Dissemination & Implementation Science
Advancing our Understanding of Empowerment Across Diverse Consumers: A Psychometric Investigation of the Family Empowerment Scale with A Novel Multiethnic Sample
Amanda M. Vincent, M.A.
Doctoral Candidate
University of Hawai’i at Manoa
Honolulu, Hawaii
Marina M. Matsui, M.A.
Graduate Student
University of Hawai’i at Manoa
Honolulu, Hawaii
Tommie M. Laba, M.A.
Graduate Student
University of Hawai’i at Manoa
Kaneohe, Hawaii
Brad Nakamura, Ph.D.
Professor
University of Hawaii at Manoa
Honolulu, Hawaii
Increasing caregivers’ access to and use of effective treatment services for their children is perhaps the most pressing mission in modern youth mental health, particularly with ongoing public crises both increasing youths’ stress and reducing their opportunities for service referrals through school and community avenues. Strategies to better engage caregivers in their children’s services have ranged from large scale system-of-care reform to consumer-directed marketing, and professionals across helping disciplines have lauded family empowerment as a critical component for these efforts’ successes. At the same time, measurement of empowerment as both a behavioral determinant and an outcome of service participation is scarce. The Family Empowerment Scale (FES; Koren et al., 1992) is the first and only measure of caregivers’ empowerment in the context of seeking mental health services for their children; however, questions about its structure, scoring, and performance with diverse caregivers remain unresolved decades after its development. Researchers have disagreed about whether to conceptualize empowerment as occurring along settings (i.e., Community/Political, Family, Service System; Koren et al., 1992), along expressions (i.e., Knowledge, Systems Advocacy, Self-Efficacy, and Competence; Singh et al., 1995), or even as a predominantly unidimensional construct (c.f., Lambert et al., 2020), and these disparate labels have made it challenging to compare and digest results from already limited research.

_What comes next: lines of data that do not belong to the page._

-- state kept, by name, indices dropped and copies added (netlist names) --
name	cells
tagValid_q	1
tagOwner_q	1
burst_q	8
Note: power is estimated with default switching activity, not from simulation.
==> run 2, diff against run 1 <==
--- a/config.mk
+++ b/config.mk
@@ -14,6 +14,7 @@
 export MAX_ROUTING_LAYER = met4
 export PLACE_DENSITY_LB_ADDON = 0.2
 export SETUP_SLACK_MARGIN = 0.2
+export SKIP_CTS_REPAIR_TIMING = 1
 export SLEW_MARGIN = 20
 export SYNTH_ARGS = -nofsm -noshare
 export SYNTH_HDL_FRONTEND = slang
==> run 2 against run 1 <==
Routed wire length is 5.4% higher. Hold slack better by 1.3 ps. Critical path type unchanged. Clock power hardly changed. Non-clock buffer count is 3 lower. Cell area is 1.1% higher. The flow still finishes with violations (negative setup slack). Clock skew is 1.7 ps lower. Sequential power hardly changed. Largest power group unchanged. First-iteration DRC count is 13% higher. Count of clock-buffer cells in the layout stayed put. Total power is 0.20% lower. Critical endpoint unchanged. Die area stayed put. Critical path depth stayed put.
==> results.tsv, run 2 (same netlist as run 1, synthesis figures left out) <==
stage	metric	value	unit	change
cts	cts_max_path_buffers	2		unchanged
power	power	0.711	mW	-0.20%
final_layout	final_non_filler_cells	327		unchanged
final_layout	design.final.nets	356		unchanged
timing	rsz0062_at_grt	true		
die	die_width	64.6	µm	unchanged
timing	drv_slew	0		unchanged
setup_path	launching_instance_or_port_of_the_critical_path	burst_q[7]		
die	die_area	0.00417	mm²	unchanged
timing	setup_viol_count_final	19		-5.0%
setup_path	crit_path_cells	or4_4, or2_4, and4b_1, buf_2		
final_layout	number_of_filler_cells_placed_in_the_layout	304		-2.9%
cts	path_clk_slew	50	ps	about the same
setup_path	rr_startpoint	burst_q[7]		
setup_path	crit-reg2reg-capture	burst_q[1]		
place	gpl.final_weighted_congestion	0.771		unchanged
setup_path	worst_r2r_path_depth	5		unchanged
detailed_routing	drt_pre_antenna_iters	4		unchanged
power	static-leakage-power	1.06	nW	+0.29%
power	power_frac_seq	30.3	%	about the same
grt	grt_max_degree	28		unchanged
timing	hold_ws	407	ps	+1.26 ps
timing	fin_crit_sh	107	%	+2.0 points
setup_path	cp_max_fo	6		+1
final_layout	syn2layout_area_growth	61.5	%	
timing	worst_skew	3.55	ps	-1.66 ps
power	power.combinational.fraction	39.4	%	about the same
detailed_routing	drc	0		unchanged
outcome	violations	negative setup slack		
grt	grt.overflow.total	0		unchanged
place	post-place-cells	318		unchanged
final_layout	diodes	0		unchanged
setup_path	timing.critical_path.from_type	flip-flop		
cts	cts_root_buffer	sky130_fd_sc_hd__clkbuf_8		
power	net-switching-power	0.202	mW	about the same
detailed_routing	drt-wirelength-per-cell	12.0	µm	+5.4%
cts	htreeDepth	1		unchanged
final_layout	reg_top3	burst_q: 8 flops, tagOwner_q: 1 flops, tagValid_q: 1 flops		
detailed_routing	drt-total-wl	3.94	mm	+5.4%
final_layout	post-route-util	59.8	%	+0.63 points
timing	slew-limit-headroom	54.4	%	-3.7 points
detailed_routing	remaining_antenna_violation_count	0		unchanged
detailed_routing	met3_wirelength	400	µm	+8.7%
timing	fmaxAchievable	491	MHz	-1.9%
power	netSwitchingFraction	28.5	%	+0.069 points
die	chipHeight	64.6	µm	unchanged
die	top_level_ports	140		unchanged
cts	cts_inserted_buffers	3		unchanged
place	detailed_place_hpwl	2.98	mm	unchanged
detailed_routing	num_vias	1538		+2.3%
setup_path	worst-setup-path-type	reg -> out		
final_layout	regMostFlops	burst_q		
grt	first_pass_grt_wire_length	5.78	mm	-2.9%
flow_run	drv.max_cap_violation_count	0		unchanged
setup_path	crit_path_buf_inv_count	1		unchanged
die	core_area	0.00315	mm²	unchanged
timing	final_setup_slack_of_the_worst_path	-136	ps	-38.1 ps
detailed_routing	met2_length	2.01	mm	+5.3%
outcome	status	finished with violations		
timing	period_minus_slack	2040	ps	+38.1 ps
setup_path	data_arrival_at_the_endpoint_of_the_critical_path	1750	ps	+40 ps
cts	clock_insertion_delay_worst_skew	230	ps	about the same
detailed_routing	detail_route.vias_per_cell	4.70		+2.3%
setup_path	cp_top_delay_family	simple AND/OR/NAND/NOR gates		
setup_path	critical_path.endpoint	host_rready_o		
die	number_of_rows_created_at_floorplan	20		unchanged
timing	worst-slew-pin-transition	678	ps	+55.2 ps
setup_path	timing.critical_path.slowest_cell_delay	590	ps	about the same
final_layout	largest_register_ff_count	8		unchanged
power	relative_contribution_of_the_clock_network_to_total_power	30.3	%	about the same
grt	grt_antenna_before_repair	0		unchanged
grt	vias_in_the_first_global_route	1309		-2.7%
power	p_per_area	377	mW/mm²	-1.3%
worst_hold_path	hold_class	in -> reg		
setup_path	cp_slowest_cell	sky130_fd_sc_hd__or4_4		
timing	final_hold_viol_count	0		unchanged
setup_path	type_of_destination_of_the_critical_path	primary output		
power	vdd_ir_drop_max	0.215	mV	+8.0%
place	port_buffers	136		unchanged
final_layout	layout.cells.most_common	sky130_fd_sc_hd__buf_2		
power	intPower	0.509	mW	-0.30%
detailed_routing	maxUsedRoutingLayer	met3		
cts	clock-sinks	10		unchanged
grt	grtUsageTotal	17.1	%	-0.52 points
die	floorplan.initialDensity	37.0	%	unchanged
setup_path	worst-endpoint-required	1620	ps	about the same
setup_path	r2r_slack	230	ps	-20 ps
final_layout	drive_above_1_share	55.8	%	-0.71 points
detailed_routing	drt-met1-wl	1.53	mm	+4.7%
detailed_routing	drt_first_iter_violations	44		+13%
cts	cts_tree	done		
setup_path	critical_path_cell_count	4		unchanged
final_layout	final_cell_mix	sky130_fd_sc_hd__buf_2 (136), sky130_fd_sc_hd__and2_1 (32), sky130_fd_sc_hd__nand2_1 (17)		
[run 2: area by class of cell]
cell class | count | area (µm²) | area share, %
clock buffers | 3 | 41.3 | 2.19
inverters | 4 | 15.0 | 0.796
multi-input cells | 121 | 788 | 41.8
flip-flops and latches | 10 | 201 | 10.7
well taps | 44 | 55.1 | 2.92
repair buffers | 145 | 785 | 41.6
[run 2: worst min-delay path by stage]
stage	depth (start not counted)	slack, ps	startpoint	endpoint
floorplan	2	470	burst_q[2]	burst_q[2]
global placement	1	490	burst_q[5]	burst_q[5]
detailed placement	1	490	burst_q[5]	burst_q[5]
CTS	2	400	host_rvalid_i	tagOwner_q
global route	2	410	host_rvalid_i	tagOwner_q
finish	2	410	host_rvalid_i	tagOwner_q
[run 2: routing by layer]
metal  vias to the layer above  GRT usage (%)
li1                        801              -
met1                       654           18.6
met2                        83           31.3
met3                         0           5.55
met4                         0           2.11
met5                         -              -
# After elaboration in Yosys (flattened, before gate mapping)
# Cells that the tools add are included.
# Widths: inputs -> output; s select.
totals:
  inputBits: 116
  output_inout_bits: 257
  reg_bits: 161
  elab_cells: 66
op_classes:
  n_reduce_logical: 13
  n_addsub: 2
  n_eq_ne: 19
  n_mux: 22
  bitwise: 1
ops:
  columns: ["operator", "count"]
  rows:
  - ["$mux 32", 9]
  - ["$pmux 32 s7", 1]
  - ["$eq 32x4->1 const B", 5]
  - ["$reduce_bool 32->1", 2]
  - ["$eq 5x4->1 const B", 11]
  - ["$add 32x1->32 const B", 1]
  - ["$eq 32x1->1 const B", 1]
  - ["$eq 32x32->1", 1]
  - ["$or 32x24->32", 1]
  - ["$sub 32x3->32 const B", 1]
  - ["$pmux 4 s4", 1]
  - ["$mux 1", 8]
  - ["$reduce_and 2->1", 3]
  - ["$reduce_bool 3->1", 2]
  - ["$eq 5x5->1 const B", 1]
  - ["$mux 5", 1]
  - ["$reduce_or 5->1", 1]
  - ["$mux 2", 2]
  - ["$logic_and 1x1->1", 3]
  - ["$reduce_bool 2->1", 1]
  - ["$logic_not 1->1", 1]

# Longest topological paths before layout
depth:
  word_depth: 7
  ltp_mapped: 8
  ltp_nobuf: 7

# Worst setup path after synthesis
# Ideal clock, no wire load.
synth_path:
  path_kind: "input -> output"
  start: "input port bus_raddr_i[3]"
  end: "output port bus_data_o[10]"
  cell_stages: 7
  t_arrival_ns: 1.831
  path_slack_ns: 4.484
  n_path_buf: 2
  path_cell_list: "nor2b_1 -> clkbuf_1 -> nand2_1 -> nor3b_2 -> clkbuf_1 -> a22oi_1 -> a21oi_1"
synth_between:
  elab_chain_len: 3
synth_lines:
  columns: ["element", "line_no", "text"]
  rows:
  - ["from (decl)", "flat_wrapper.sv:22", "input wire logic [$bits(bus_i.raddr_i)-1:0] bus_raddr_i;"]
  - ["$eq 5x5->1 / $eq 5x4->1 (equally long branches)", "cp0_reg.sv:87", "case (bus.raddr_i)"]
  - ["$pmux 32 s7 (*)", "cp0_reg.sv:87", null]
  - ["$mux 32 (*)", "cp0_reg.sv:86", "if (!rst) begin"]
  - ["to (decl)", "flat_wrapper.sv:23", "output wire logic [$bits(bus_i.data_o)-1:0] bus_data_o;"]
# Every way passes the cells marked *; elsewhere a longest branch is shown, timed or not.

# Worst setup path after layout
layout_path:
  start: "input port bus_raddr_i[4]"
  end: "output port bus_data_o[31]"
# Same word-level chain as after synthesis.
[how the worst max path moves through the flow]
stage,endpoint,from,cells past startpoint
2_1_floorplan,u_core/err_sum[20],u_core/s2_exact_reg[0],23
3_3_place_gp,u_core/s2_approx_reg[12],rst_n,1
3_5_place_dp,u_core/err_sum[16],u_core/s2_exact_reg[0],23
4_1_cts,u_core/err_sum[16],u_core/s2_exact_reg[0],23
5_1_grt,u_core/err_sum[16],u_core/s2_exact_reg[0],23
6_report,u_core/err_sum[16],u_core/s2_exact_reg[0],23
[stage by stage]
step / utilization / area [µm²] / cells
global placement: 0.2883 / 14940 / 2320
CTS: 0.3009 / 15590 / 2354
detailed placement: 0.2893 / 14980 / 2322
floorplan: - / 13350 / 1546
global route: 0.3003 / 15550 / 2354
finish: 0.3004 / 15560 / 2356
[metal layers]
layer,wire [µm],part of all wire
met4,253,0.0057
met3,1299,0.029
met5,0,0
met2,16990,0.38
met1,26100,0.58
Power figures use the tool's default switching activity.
==> src/rtl/cla_pkg.sv <==
// cla_pkg: shared types and constants for the CLA operand-entry and P/G logic.
package cla_pkg;
    localparam int CLA_W = 32;
    localparam int PROP_XOR = 0;
    localparam int PROP_OR = 1;
    typedef enum logic [1:0] {EMPTY, BUSY, FULL} state_t;
    // "generate" is a reserved word, so the generate field is named gen
    typedef struct packed {
        logic [CLA_W-1:0] propagate;
        logic [CLA_W-1:0] gen;
        logic [CLA_W-1:0] half_sum;
        logic             cin;
    } pg_beat_t;
endpackage

==> src/rtl/cla_pg_gen.sv <==
// cla_pg_gen: per-bit propagate/generate/half-sum, shared by the ripple, prefix and CLA adders.
module cla_pg_gen #(
    parameter int P_WIDTH = 32
) (
    input  logic [P_WIDTH-1:0] a,
    input  logic [P_WIDTH-1:0] b,
    input  logic               mode,
    output logic [P_WIDTH-1:0] propagate,
    output logic [P_WIDTH-1:0] gen,
    output logic [P_WIDTH-1:0] half_sum
);
    assign half_sum  = a ^ b;
    assign gen       = a & b;
    assign propagate = mode ? (a | b) : half_sum;
endmodule

==> src/rtl/cla_pg_input_stage.sv <==
// cla_pg_input_stage: registered P/G entry stage with a 2-entry skid buffer on a valid/ready link.
module cla_pg_input_stage
    import cla_pkg::*;
#(
    parameter int P_WIDTH     = 32,
    parameter int P_PROP_MODE = 0,
    parameter int P_CNT_W     = 16
) (
    input  logic               clk_i,
    input  logic               rst_i,
    input  logic               valid_i,
    output logic               ready_o,
    input  logic [P_WIDTH-1:0] a_i,
    input  logic [P_WIDTH-1:0] b_i,
    input  logic               cin_i,
    output logic               valid_o,
    input  logic               ready_i,
    output logic [P_WIDTH-1:0] propagate_o,
    output logic [P_WIDTH-1:0] generate_o,
    output logic [P_WIDTH-1:0] half_sum_o,
    output logic               cin_o,
    output logic [P_CNT_W-1:0] xfer_cnt_o
);
    localparam int PW = 3 * P_WIDTH + 1;
    logic [P_WIDTH-1:0] p, g, hs;
    logic [PW-1:0] beat, main_q, skid_q;
    state_t state_q, state_d;
    logic in_fire, out_fire, load_main, load_skid, skid_to_main;

    cla_pg_gen #(.P_WIDTH(P_WIDTH)) u_pg (
        .a(a_i), .b(b_i), .mode(P_PROP_MODE == PROP_OR),
        .propagate(p), .gen(g), .half_sum(hs)
    );

    assign beat     = {p, g, hs, cin_i};
    assign in_fire  = valid_i && ready_o;
    assign out_fire = valid_o && ready_i;
    assign valid_o  = state_q != EMPTY;
    assign {propagate_o, generate_o, half_sum_o, cin_o} = main_q;

    always_comb begin
        state_d      = state_q;
        load_main    = 1'b0;
        load_skid    = 1'b0;
        skid_to_main = 1'b0;
        case (state_q)
            EMPTY: begin
                load_main = in_fire;
                state_d   = in_fire ? BUSY : EMPTY;
            end
            BUSY: begin
                load_main = in_fire && out_fire;
                load_skid = in_fire && !out_fire;
                state_d   = load_skid ? FULL : (out_fire && !in_fire) ? EMPTY : BUSY;
            end
            FULL: begin
                skid_to_main = out_fire;
                state_d      = out_fire ? BUSY : FULL;
            end
            default: state_d = EMPTY;
        endcase
    end

    // ready_o is registered from the next state so the upstream ready path stays flop-to-flop
    always_ff @(posedge clk_i) begin
        if (rst_i) begin
            state_q    <= EMPTY;
            ready_o    <= 1'b0;
            main_q     <= '0;
            skid_q     <= '0;
            xfer_cnt_o <= '0;
        end else begin
            state_q    <= state_d;
            ready_o    <= state_d != FULL;
            main_q     <= load_main ? beat : skid_to_main ? skid_q : main_q;
            skid_q     <= load_skid ? beat : skid_q;
            xfer_cnt_o <= xfer_cnt_o + P_CNT_W'(out_fire);
        end
    end
endmodule

==> config.mk <==
export PLATFORM = sky130hd
export DESIGN_NAME = cla_pg_input_stage
export DESIGN_NICKNAME = d
export VERILOG_FILES = /design/src/rtl/cla_pkg.sv /design/src/rtl/cla_pg_gen.sv /design/src/rtl/cla_pg_input_stage.sv
export SDC_FILE = /design/constraint.sdc
export NUM_CORES = 1
export LEC_CHECK = 0
export ABC_CLOCK_PERIOD_IN_PS = 2100
export BUFFER_PORTS_ARGS = -buffer_cell sky130_fd_sc_hd__buf_2
export CAP_MARGIN = 20
export CORE_ASPECT_RATIO = 0.7
export CORE_MARGIN = 2
export CORE_UTILIZATION = 57
export DETAILED_ROUTE_END_ITERATION = 10
export PLACE_DENSITY = 0.78
export SLEW_MARGIN = 20
export SYNTH_ARGS = -nofsm -noshare
export SYNTH_HDL_FRONTEND = slang
export SYNTH_HIERARCHICAL = 1
export SYNTH_SLANG_ARGS = --single-unit
==> constraint.sdc <==
create_clock -name clk_i -period 2.1 [get_ports clk_i]
set_input_delay 0.42 -clock clk_i [delete_from_list [all_inputs] [get_ports clk_i]]
set_output_delay 0.42 -clock clk_i [all_outputs]
set_load 0.05 [all_outputs]
; ---- After elaboration in Yosys (flattened, before gate mapping)
; Cells that the tools add are included.
[word_totals]
reg_bits = 213
out_inout_bits = 115
[op_classes]
addsub = 1
eq_ne = 3
muxes = 10
n_bitwise = 2
n_reduce_logical = 10
[op_table]
columns = op, n
row1 = 97-bit 2-to-1 mux, 2
row2 = 32-bit bitwise AND, 1
row3 = 32-bit XOR, 1
row4 = 16-bit by 1-bit adder with 16-bit output, 1
row5 = 2-bit case mux with 3 select lines, 1
row6 = 1-bit logical AND, 5
row7 = 1-bit 2-to-1 mux, 4
row8 = 2-bit 2-to-1 mux, 2
row9 = 2-bit nonzero test, 2
row10 = 2-bit by 1-bit == test with 1-bit output (second input constant), 1
row11 = 2-bit == test (second input constant), 1
row12 = 1-bit zero test, 2
row13 = 2-bit zero test, 1
row14 = 2-bit != test (second input constant), 1
row15 = 1-bit case mux with 2 select lines, 1

; ---- Depth between registers and ports, before layout
[logic_depth]
depth_word = 7
mapped_depth = 11
mapped_depth_nobuf = 8

; ---- Hierarchy
; Netlist, hierarchy kept.
[modules_own_cells]
columns = module, instances, cells_per_inst, area_each_um2, seq_area_each_um2
row1 = cla_pg_input_stage, 1, 1080, 8759.7, 4264.1
row2 = cla_pg_gen, 1, 197, 1481.4, 0.0

; ---- Least setup slack after synthesis
; Ideal clock, no wire load.
[synth_path]
path_type = register -> register
start = register state_q[1]
end = register xfer_cnt_o[14]
setup_ns = 0.121
arrival_ns = 2.088
required_ns = 1.979
slack_ns = -0.109
stages_incl_launch_ff = 10
path_buffers = 1
period_less_slack_ns = 2.209
cell_sequence = dfxtp_1 buf_2 or2_2 nand2_1 inv_1 ha_1 ha_1 nand2_1 nor4_1 mux2_2
[synth_via]
elab_chain_len = 3
[synth_lines]
columns = item, line_no
row1 = start: declaration, cla_pg_input_stage.sv:27  ; state_t state_q, state_d;
row2 = start signal: assignment, cla_pg_input_stage.sv:73  ; state_q <= state_d;
row3 = 2-bit nonzero test, cla_pg_input_stage.sv:38  ; assign valid_o = state_q != EMPTY;
row4 = via valid_o, cla_pg_input_stage.sv:16  ; output logic valid_o,
row5 = 1-bit logical AND, cla_pg_input_stage.sv:37  ; assign out_fire = valid_o && ready_i;
row6 = 16-bit by 1-bit adder with 16-bit output, cla_pg_input_stage.sv:77  ; xfer_cnt_o <= xfer_cnt_o + P_CNT_W'(out_fire);
row7 = end signal: assignment, cla_pg_input_stage.sv:77
row8 = end: declaration, cla_pg_input_stage.sv:22  ; output logic [P_CNT_W-1:0] xfer_cnt_o
; The timed path passes the listed nets, and every way through them passes these cells.
; A chain may end at the register's enable or synchronous reset.

; ---- Worst setup path after layout
[layout_path]
start = register state_q[0]
end = register xfer_cnt_o[14]
[layout_via]
elab_chain_len = 3
[layout_lines]
columns = item, line_no
row1 = 2-bit nonzero test, cla_pg_input_stage.sv:38
row2 = 1-bit logical AND, cla_pg_input_stage.sv:37
row3 = 16-bit by 1-bit adder with 16-bit output, cla_pg_input_stage.sv:77
; Every way passes these cells.

==> results <==
- The run finished with clean final reports.
- The number of nets with antenna violations after detailed routing is 0.
- The critical path class is register to register.
- Subtracting the final worst setup slack from the clock period gives 1.96 ns.
- The floorplan step defined a die boundary enclosing 0.0191 mm².
- The residual DRC count is 0.
- Once placement completed, the tool counted placed cells totaling 1614.
- The aggregate routed wire length is 30000 µm.
- The number of global-route vias before repair is 8683.
- The complex-gate fraction of the synthesized area is 0.209.
- The core outline area is 0.0174 mm².
- The transition time at the pin with the least slew margin is 0.591 ns.
- The final layout net count is 1543.
- The simple-gate share of the synthesized area is 0.179.
- The final cycle utilization of the critical path is 0.931.
- For this run, the top clock speed supported by timing is 511 MHz.
- Across the VDD grid, the largest voltage drop is 532 µV.
- In the post-synthesis netlist, the biggest area contributors are sky130_fd_sc_hd__dfxtp_1, sky130_fd_sc_hd__nand2_1, sky130_fd_sc_hd__a21oi_1.
- The sequential element share of the synthesized area is 0.416.
- The design draws 9.79 mW.
- The total global-route track usage is 0.305.
- The tool flagged a number of max-cap violations equal to 0.
- The final count of pins violating max slew is 0.
- Averaged over all synthesized cells, the footprint is 8.02 µm².
- The row count is 40.
- In this run, CTS created clock tree buffers numbering 21.
- The data required time of the critical path is 2.48 ns.
- The portion of synthesized area spent on multiplexers is 0.0270.
- Clock-pin slew was measured on the worst setup and hold paths at 0.06 ns.
- After synthesis, the netlist uses 35 different library cells.
- The post-CTS setup-driven buffer insertion count is 0.
- The number of standard cells after synthesis is 1277.
- The most frequent standard cell in the layout excluding fill and tap cells is sky130_fd_sc_hd__nand2_1.
- The final worst slack is 0.144 ns.
- Of the total synthesized cell area, the portion taken by full adders, half adders and majority gates is 0.0831.
- Of the cells placed in the final design, the portion with a size suffix greater than 1 is 0.200.
- After synthesis the cells add up to 0.0102 mm².
- In this run, post-CTS hold repair placed 0 buffers.
- In this run the horizontal extent of the chip is 164 µm.
- The die is 116 µm tall.
- The final global-route overflow total is 0.
- Synthesis produced a netlist with a net count of 1414.
- The worst endpoint data arrival time is 2.34 ns.
- Headroom to the max-slew limit came out at 0.606.
- The count of clock tree sinks is 213.
- Of the total synthesized cell area, the portion taken by XOR and XNOR cells is 0.00257.
- The final non-filler cell total is 1649.
- The vias after detailed routing is 9591.
- Dividing total power by cell area gives a power density of 814 mW/mm².
- After detailed routing, the number of vias per cell comes to 5.82.
- The average wire per standard cell is 18.2 µm.
- The pre-antenna-repair detailed-routing pass consisted of 5 iterations.
- The initial DRC count is 1069.
- For this run, the number of Yosys warnings is 6.
- The cell sitting at the root of the clock tree is a sky130_fd_sc_hd__clkbuf_16.
- The number of antenna diodes in the final layout is 0.
- From synthesis to final layout, the design area changed by 17.4%.
- The library cells used most frequently in the layout, excluding fill and tap cells, are sky130_fd_sc_hd__nand2_1, sky130_fd_sc_hd__dfxtp_1, sky130_fd_sc_hd__a21oi_1.
- The number of antenna violations at the first check in global routing is 0.
- The fraction of synthesized cell area taken by the top area cell type is 0.416.
- The cell type with the largest total area after synthesis is sky130_fd_sc_hd__dfxtp_1.
- In this run the register-to-register setup slack is 0.14 ns.
- Across the routed clock network, the largest skew measured is 0.00819 ns.
- STA classifies the critical path endpoint as a register.
- TritonCTS built the clock tree.
- The worst setup path is launched from a register.
- The clock reaches the later pin of the worst-skew pair after 0.49 ns.
- The count of buffers added on input and output ports is 183.
- In this run the deepest clock path goes through 3 buffers.
- The flip-flop and latch count after synthesis is 213.
- The hold violation total from the final report was 0.
- Setup violations remaining at the end of the flow were counted as 0.
- The initial core utilization is 0.590.
- The leakage power of the design is 5.12 nW.
- The count of pins on the block boundary is 184.
- Setup repair after global routing could not meet its margin everywhere.
- The maximum number of pins on one net before global-route repair is 72.
- In this run the worst hold path is classified as primary input to register.
- At the placement stage, the worst setup path has a slack of 0.0343 ns.
- The first-pass GRT wire length is 46400 µm.
- The largest family of logic cells by synthesized area is compound AO/OA/AOI/OAI gates.
- The highest net fanout along the worst path is 8.
- Detailed placement ended at an HPWL of 19600 µm.
- At the end of routability-driven placement, the weighted congestion stood at 0.925.
- In this run the number of H-tree levels came out at 1.
- The final cell utilization of the core is 0.692.
- The number of gates resized after CTS was 0.
-- kinds of logic (layout without fill, tap and decap cells) --
logic type / after synthesis / in the layout
and+or+nand+nor: 456 / 456
AOI/OAI and AO/OA: 315 / 315
DFF: 213 / 213
buffers and inverters: 194 / 335
adders and majority gates: 68 / 68
muxes: 27 / 27
xor gates and xnor gates: 3 / 3
other: 1 / 1
-- area by class of cell --
type / count / area [µm²]
fill: 1384 / 5340
multi-input combinational: 870 / 5170
sequential: 213 / 4260
timing repair buffer: 212 / 1320
clock buffer: 30 / 609
inverter: 88 / 330
tap: 231 / 289
clock inverter: 5 / 50.0
-- cells in the mapped netlist (all sizes together) --
master / number
xor2: 2
nand4bb: 1
or2: 1
or4: 4
a21oi: 211
mux2i: 22
a311oi: 97
and2: 2
nor2b: 7
nand4: 4
xnor2: 1
o31ai: 4
inv: 88
o21ai: 2
nand2: 394
or3: 2
nand3b: 5
nor2: 21
clkbuf: 63
mux2: 5
conb: 1
nand3: 6
nor4: 5
nor3: 1
a21o: 1
dfxtp: 213
buf: 43
ha: 68
and3b: 2
nor3b: 1
-- critical path, stage by stage (launching register included) --
cell	delay (ns)
sky130_fd_sc_hd__dfxtp_1	0.34
sky130_fd_sc_hd__or2_4	0.12
sky130_fd_sc_hd__nand2_1	0.07
sky130_fd_sc_hd__inv_1	0.08
sky130_fd_sc_hd__ha_1	0.17
sky130_fd_sc_hd__ha_1	0.19
sky130_fd_sc_hd__nand2_1	0.17
sky130_fd_sc_hd__nor4_1	0.34
sky130_fd_sc_hd__mux2_2	0.37
-- routing by layer --
layer	GRT usage	wire length, µm	up-vias
li1	-	-	4559
met5	0	0	-
met1	0.447	13300	4549
met2	0.463	13100	438
met3	0.0653	3050	45
met4	0.0684	568	0
-- through the flow --
stage / cell area (µm²) / setup TNS (ns) / hold slack [ns]
3_3_place_gp: 11400 / 0 / 0.442
3_5_place_dp: 11400 / 0 / 0.447
4_1_cts: 12000 / 0 / 0.175
6_report: 12000 / 0 / 0.184
5_1_grt: 12000 / -0.0198 / 0.182
2_1_floorplan: 10200 / -0.0207 / 0.437
-- registers in the layout, summed over array words and instances (netlist names) --
signal / cells
skid_q: 97
xfer_cnt_o: 16
ready_o: 1
state_q: 2
main_q: 97
-- report_power, final --
part	leakage [nW]	internal, mW	switching, mW
Clock	0.329	2.13	1.57
Sequential	1.74	4.23	0.118
Combinational	3.06	0.494	1.25
Total	5.12	6.85	2.94
-- worst paths after layout --
kind,end,start,cells past startpoint
min reg2reg,skid_q[58],skid_q[58],2
min,skid_q[0],cin_i,3
max,xfer_cnt_o[14],state_q[0],8
max reg2reg,xfer_cnt_o[14],state_q[0],8
(Power assumes the default switching activity.)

The current study provides a renewed examination of the FES’ factor structure, reliability, and convergent validity with an ethnically diverse, community sample of 351 caregivers (75.8% female; 43.6% Asian, 23.6% multiethnic, 17.4% Pacific Islander). First, we will present confirmatory factor analyses comparing the extent to which a three-factor (i.e., based upon Koren et al.’s [1992] scoring schema), four-factor (Singh et al., 1995), or three-factor bifactor model (Lambert et al., 2020) best fits with the current sample’s FES responses. Second, we will present the internal consistencies of the total and forthcoming FES subscale factors using Cronbach’s alpha, coefficient omega, and if the bifactor model prevails, omega hierarchical, which differentiates item response variance that is unique to each subscale score as opposed to an overall latent factor. Finally, we will present the FES’ convergent validity correlations with the Parental Attitudes Toward Psychological Services Inventory (Turner, 2012), a measure of caregivers’ broad attitudes toward outpatient mental health services, and the Parent Engagement in Evidence-Based Services questionnaire (Chang et al., 2019), a measure of various behavioral determinants for caregivers’ use of evidence-based mental health interventions for their children. Discussion will center on clinical implications and future directions, including practical utility of the best-fitting FES factor model, expanding FES administration to more ethnically and clinically diverse caregivers, and leveraging empowerment’s relationship with other treatment-associated constructs (e.g., stigma, knowledge) to increase service uptake.